Stored dataset items

**config.mk**
```make
export PLATFORM = sky130hd
export DESIGN_NAME = frag_branch_resolve
export DESIGN_NICKNAME = d
export VERILOG_FILES = /design/src/rtl/frag_branch_pkg.sv /design/src/rtl/frag_bht.sv /design/src/rtl/frag_branch_resolve.sv
export SDC_FILE = /design/constraint.sdc
export NUM_CORES = 1
export LEC_CHECK = 0
export ABC_AREA = 1
export BUFFER_PORTS_ARGS = -buffer_cell sky130_fd_sc_hd__buf_2
export CELL_PAD_IN_SITES_DETAIL_PLACEMENT = 0
export CELL_PAD_IN_SITES_GLOBAL_PLACEMENT = 2
export CORE_ASPECT_RATIO = 1.5
export CORE_MARGIN = 3
export CORE_UTILIZATION = 25
export CTS_CLUSTER_DIAMETER = 30
export DETAILED_ROUTE_END_ITERATION = 7
export HOLD_SLACK_MARGIN = 0.12
export PLACE_DENSITY_LB_ADDON = 0.1
export SYNTH_ARGS = -nofsm -noshare
export SYNTH_HDL_FRONTEND = slang
export SYNTH_HIERARCHICAL = 1
export SYNTH_SLANG_ARGS = --single-unit
```
**constraint.sdc**
```tcl
create_clock -name clk -period 2.1 [get_ports clk]
set_input_delay 0 -clock clk [delete_from_list [all_inputs] [get_ports clk]]
set_output_delay 0 -clock clk [all_outputs]
set_load 0.05 [all_outputs]
```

WHAT IS BEING ASKED:
Filter the entries down to the lines containing "constraint". Copy each of those lines.

ANSWER SPACE:
export SDC_FILE = /design/constraint.sdc
**constraint.sdc**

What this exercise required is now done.